#### [THE PROBLEM]
Scan the records below and copy every line that contains the string "gates".

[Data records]
## config.mk

```make
export PLATFORM = sky130hd
export DESIGN_NAME = eop_div_cell
export DESIGN_NICKNAME = d
export VERILOG_FILES = /design/src/rtl/core/eop_pkg.sv /design/src/rtl/core/eop_div_cell.sv
export SDC_FILE = /design/constraint.sdc
export NUM_CORES = 1
export LEC_CHECK = 0
export ABC_AREA = 1
export BUFFER_PORTS_ARGS = -buffer_cell sky130_fd_sc_hd__buf_2
export CORE_UTILIZATION = 34
export DETAILED_ROUTE_END_ITERATION = 7
export REMOVE_ABC_BUFFERS = 1
export SYNTH_ARGS = -nofsm -noshare
export SYNTH_HDL_FRONTEND = slang
export SYNTH_SLANG_ARGS = --single-unit
```

## constraint.sdc

```tcl
create_clock -name clk -period 1.75 [get_ports clk]
set_input_delay 0.0875 -clock clk [delete_from_list [all_inputs] [get_ports clk]]
set_output_delay 0.0875 -clock clk [all_outputs]
set_load 0.02 [all_outputs]
```

## src/rtl/core/eop_pkg.sv

```systemverilog
// Shared constants and functions for the ellipse outline point core.
// No dependencies.
`default_nettype none
package eop_pkg;

  localparam int AtanEntries = 24;
  localparam logic signed [33:0] CordicGainQ30 = 34'sd652032874;
  localparam logic signed [63:0] HalfRoundQ30 = 64'sd536870912;

  // Configuration register indexes
  localparam logic [2:0] CFG_CENTER_X  = 3'd0;
  localparam logic [2:0] CFG_CENTER_Y  = 3'd1;
  localparam logic [2:0] CFG_CENTER_Z  = 3'd2;
  localparam logic [2:0] CFG_MAJOR_LEN = 3'd3;
  localparam logic [2:0] CFG_MINOR_LEN = 3'd4;
  localparam logic [2:0] CFG_ROTATION  = 3'd5;
  localparam logic [2:0] CFG_PLANE_SEL = 3'd6;
  localparam logic [2:0] CFG_SEGMENTS  = 3'd7;

  // Plane select codes
  localparam logic [1:0] PLANE_XY = 2'd0;
  localparam logic [1:0] PLANE_YZ = 2'd1;
  localparam logic [1:0] PLANE_XZ = 2'd2;

  // Arctangent of 2^-k in 2^-32 turn units
  function automatic logic signed [33:0] atan_turn(input logic [4:0] k);
    logic signed [33:0] r;
    begin
      case (k)
        5'd0: r = 34'sd536870912;
        5'd1: r = 34'sd316933406;
        5'd2: r = 34'sd167458907;
        5'd3: r = 34'sd85004756;
        5'd4: r = 34'sd42667331;
        5'd5: r = 34'sd21354465;
        5'd6: r = 34'sd10679838;
        5'd7: r = 34'sd5340245;
        5'd8: r = 34'sd2670163;
        5'd9: r = 34'sd1335087;
        5'd10: r = 34'sd667544;
        5'd11: r = 34'sd333772;
        5'd12: r = 34'sd166886;
        5'd13: r = 34'sd83443;
        5'd14: r = 34'sd41722;
        5'd15: r = 34'sd20861;
        5'd16: r = 34'sd10430;
        5'd17: r = 34'sd5215;
        5'd18: r = 34'sd2608;
        5'd19: r = 34'sd1304;
        5'd20: r = 34'sd652;
        5'd21: r = 34'sd326;
        5'd22: r = 34'sd163;
        5'd23: r = 34'sd81;
        default: r = 34'sd0;
      endcase
      return r;
    end
  endfunction

  // Rounded Q30 product: (p + 2^29) >>> 30
  function automatic logic signed [33:0] rnd_q30(input logic signed [63:0] p);
    logic signed [63:0] t;
    begin
      t = (p + HalfRoundQ30) >>> 30;
      return t[33:0];
    end
  endfunction

  function automatic logic signed [31:0] sat32(input logic signed [35:0] v);
    begin
      if (v > 36'sh0_7FFF_FFFF) return 32'sh7FFF_FFFF;
      else if (v < -36'sh0_8000_0000) return 32'sh8000_0000;
      else return v[31:0];
    end
  endfunction

endpackage
`default_nettype wire

```

## src/rtl/core/eop_div_cell.sv

```systemverilog
// One restoring-division cell: produces one quotient bit of idx*65536/seg.
// Depends on eop_pkg.
`default_nettype none
module eop_div_cell
  import eop_pkg::*;
#(
  parameter int NumW = 29,
  parameter int DenW = 13,
  parameter int BitPos = 0
) (
  input  wire logic            clk,
  input  wire logic            adv,
  input  wire logic [NumW-1:0] rem_i,
  input  wire logic [DenW-1:0] den_i,
  input  wire logic [16:0]     q_i,
  output logic [NumW-1:0]      rem_o,
  output logic [DenW-1:0]      den_o,
  output logic [16:0]          q_o
);
  logic [NumW:0] trial;
  logic          take;
  logic [NumW-1:0] rem_nxt;
  logic [16:0]   q_nxt;

  // compare remainder against den shifted to this bit
  always_comb begin
    trial = {1'b0, rem_i} - ({{(NumW+1-DenW){1'b0}}, den_i} << BitPos);
    take  = ~trial[NumW];
    rem_nxt = take ? trial[NumW-1:0] : rem_i;
    q_nxt = q_i;
    q_nxt[BitPos] = take;
  end

  always_ff @(posedge clk) begin
    if (adv) begin
      rem_o <= rem_nxt;
      den_o <= den_i;
      q_o   <= q_nxt;
    end
  end
endmodule
`default_nettype wire

```

Yosys cells after proc, flatten, opt, wreduce, memory -nomap -nowiden
Cells that the tools add are included.

Register bits: 59. Output and inout port bits: 59. Word-level logic and storage cells: 6.

$add $sub $neg: 1. Multiplexer cells: 1. Bitwise gates (word level): 1.

Operator list (count): $sub A29 B13 Y30 (1); $mux W29 (1); $not A1 Y1 (1).

Longest topological paths before layout
Depth after elaboration: 2. Gate-level depth with buffers: 15.

Worst setup path after synthesis
Ideal clock, no wire load.

Path type: in2reg. From: input den_i[2]. To: register rem_o[12], data pin. Library setup time: 0.253 ns. Arrival: 1.407 ns. Required time: 1.497 ns. Path slack: 0.090 ns. Cell stages on the path: 15. Buffers on the path: 2. Path through: inv_1 ha_1 nand2_1 nand2_1 inv_2 nand2_2 nand2_1 nand2_2 nand2_2 nand3_4 inv_2 buf_6 buf_8 nand2_1 nand2_1.

Word-level cells in the longest chain between the ends: 2.

RTL lines: start: declaration (RTL line eop_div_cell.sv:14) `input wire logic [DenW-1:0] den_i,`; $sub A29 B13 Y30 (RTL line eop_div_cell.sv:27) `trial = {1'b0, rem_i} - ({{(NumW+1-DenW){1'b0}}, den_i} << BitPos);`; $mux W29 (RTL line eop_div_cell.sv:29) `rem_nxt = take ? trial[NumW-1:0] : rem_i;`; named net rem_nxt[12] (RTL line eop_div_cell.sv:22) `logic [NumW-1:0] rem_nxt;`; end signal: assignment (RTL line eop_div_cell.sv:36) `rem_o <= rem_nxt;`; end: declaration (RTL line eop_div_cell.sv:16) `output logic [NumW-1:0] rem_o,`.

The timed path passes the listed nets, and every way through them passes these cells. A chain may end at the register's enable or synchronous reset.

Worst setup path in the final report
From: input den_i[12]. To: register rem_o[1], data pin.

Same word-level chain as after synthesis.

==> flow_summary_export.csv <==
group,metric,value,unit
grt,grt_first_pass_wirelength,15800,um
sta,fin_crit,1590,ps
synth,synth_area_per_cell,8.11,um^2
synth,synth_mux_area_share,0,%
sta,setup_viol,0,
min_path,hold_path_class,"input pin to register",
synth,seq_area_frac_synth,49.4,%
placement,post-dp-hpwl,7400,um
synth,synth_top_area_share,49.4,%
grt,grt_pass1_vias,3365,
synth,synth_top_area_cell,"edfxtp_1",
synth,synth-compound-area-share,4.43,%
sta,hold_viol_final,0,
clock_network,cts_sinks,59,
pwr,pwr-share-comb,24.2,%
min_path,hold_depth,2,
sta,tightest_slew,332,ps
synth,synthArstFlopShare,0,%
synth,ys_types,26,
synth,synth_top_family_by_area,"simple AND/OR/NAND/NOR gates",
clock_network,clkTransAtPathRegs,70,ps
critical_path,cp_cell_sequence,"buf_2, inv_1, ha_1, a21oi_1, o21ai_0, nor2_2, nand3_4, inv_2, buf_4, o21ai_0",
synth,synth_edf_count,59,
cells_and_area,antenna_cells,0,
floorplan,rows,37,
cells_and_area,final_cell_count_no_fill,790,
cells_and_area,drive_gt1_share,32.7,%
synth,synth-simple-area-share,29.1,%
drt,dr.max_layer_used,"met4",
pwr,power.share.clock,35.0,%
critical_path,cp_max_fo,12,
grt,overflow,0,
clock_network,cts_buffer_depth,2,
drt,num_vias,3482,
synth,synth_area_leaders,"edfxtp_1 49%, nand2_1 15%, inv_1 8.5%",
synth,yosysMostFrequentCell,"nand2_1",
cells_and_area,final_util,51.0,%
drt,wl_per_cell,12.2,um
pwr,p_per_area,818,mW/mm^2
drt,met1_length,4580,um
synth,netlist_instances,442,
floorplan,initial_core_util,34.9,%
critical_path,crit_required,1840,ps
synth,synthFlopType,"edfxtp_1",
critical_path,critPathMaxStageDelay,310,ps
clock_network,cts_buffers,9,
critical_path,crit_top_cell,"o21ai_0",
critical_path,critical_path.top_delay_family,"compound AO/OA/AOI/OAI gates",
drt,route.met3.wl,454,um
floorplan,core_area,0.0103,mm^2
pwr,ir_worst_vdd,0.000361,V
cells_and_area,area_delta_synth_final,46.2,%
sta,timing.slew.headroom,77.9,%
critical_path,worst_ep_arrival_time,1680,ps
floorplan,die_h,105,um
grt,antenna_found_initial,0,
synth,synth_area,0.00358,mm^2
cells_and_area,final_nets,724,
drt,vias_per_cell,4.41,
synth,synth_seq_cells,59,
critical_path,start_kind,"input pin",
synth,synth-xor-area-share,1.96,%
critical_path,slowest_stage,"ha_1",
synth,ys_top_cells_by_count,"146 x nand2_1, 81 x inv_1, 59 x edfxtp_1",
sta,max_freq,629,MHz
critical_path,cp-end-kind,"register",
critical_path,cp.depth,10,
critical_path,criticalPathCategory,"input pin to register",
clock_network,ctsResizeCount,0,
drt,drt-total-wl,9610,um
run,drv_cap,0,
synth,synth_fa_ha_area_share,5.10,%
drt,initialDrtViolationCount,101,
floorplan,pin_count,120,
sta,timing.final.max_slew_violations,0,
clock_network,cts_hold_buf,28,
pwr,power_frac_seq,40.8,%
pwr,p_switching,1.19,mW
placement,place_inst,746,
placement,place_congestion,0.850,
grt,grt_util_all_layers,18.8,%
drt,ant_nets,0,
sta,min_period_over_period,90.9,%
critical_path,path_buf_inv,4,
synth,synth_warnings,0,
sta,rsz0062_at_grt,"no",
clock_network,cts_htree_levels,3,
drt,drc_errors,0,
floorplan,die_x,105,um
clock_network,tritoncts,"yes",
drt,firstDrtPassIters,5,
floorplan,die-area,0.0110,mm^2
pwr,power.leakage,2.61,nW
pwr,p_sw_share,27.8,%
clock_network,clockRootBuffer,"clkbuf_8",
grt,grt_max_degree,60,
outcome,status,"finished clean",
clock_network,cts_setup_buffers,0,
pwr,intPower,3.09,mW
placement,io_buffers,118,
drt,dr_wl_met2,4370,um
==> area by class of cell <==
cell class,instances,area (um^2)
timing repair buffer,200,1290
fill,1007,5040
multi-input combinational,293,1450
clock buffer,10,128
tap,136,170
clock inverter,6,104
inverter,86,323
sequential,59,1770
==> power groups by stage <==
stage / Combinational [mW] / Sequential, mW / Clock [mW]
floorplan: 0.341 / 1.97 / 0
global placement: 0.985 / 1.78 / 0
detailed placement: 0.992 / 1.78 / 0
CTS: 1.04 / 1.75 / 1.53
global route: 1.14 / 1.76 / 1.58
finish: 1.04 / 1.75 / 1.50
==> per-layer routing <==
layer | up-vias | global-route usage, %
li1 | 1811 | -
met1 | 1561 | 24.6
met2 | 95 | 30.6
met3 | 15 | 3.68
met4 | 0 | 6.94
met5 | - | 0
==> placed cells by master, fill, tap and decap left out, types with 6 or more instances in the layout <==
cell type and count:
edfxtp_1 59, nand4_1 6, buf_2 118, inv_1 81, o21ai_0 13, a21oi_2 7, clkbuf_8 9, nor2_1 39
nand3_1 31, buf_4 53, ha_1 13, xnor2_1 6, nand2_1 146, dlygate4sd3_1 28
==> stage by stage <==
step                      TNS, ps  hold WS (ps)  setup WS (ps)  total power, mW  cell area (um^2)
after floorplan              -478           186          -76.3             2.31              3550
after global placement      -2460           264           -153             2.76              4730
after detailed placement    -3770           267           -180             2.77              4730
after CTS                       0          5.73            187             4.32              5240
after global routing            0         0.591           9.34             4.49              5240
final                           0          19.9            159             4.28              5240
==> flip-flops by register name, summed over array words and instances, names as in the netlist <==
name   count
den_o     13
rem_o     29
q_o       17
==> path summary, 6_finish.rpt <==
check / from / to / slack (ps)
max: den_i[12] / rem_o[1] / 160
min: den_i[7] / den_o[7] / 20
==> kinds of logic (layout without fill, tap and decap cells) <==
kind of cell,Yosys count,in the layout
fa+ha+maj,14,14
xor+xnor,8,8
simple gates,245,245
flops,59,59
buf+inv,90,302
compound gates,26,26
No activity file was read; power rests on OpenSTA's default activity.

#### [RESULT OF THE TASK]
$add $sub $neg: 1. Multiplexer cells: 1. Bitwise gates (word level): 1.
synth,synth_top_family_by_area,"simple AND/OR/NAND/NOR gates",
critical_path,critical_path.top_delay_family,"compound AO/OA/AOI/OAI gates",
simple gates,245,245
compound gates,26,26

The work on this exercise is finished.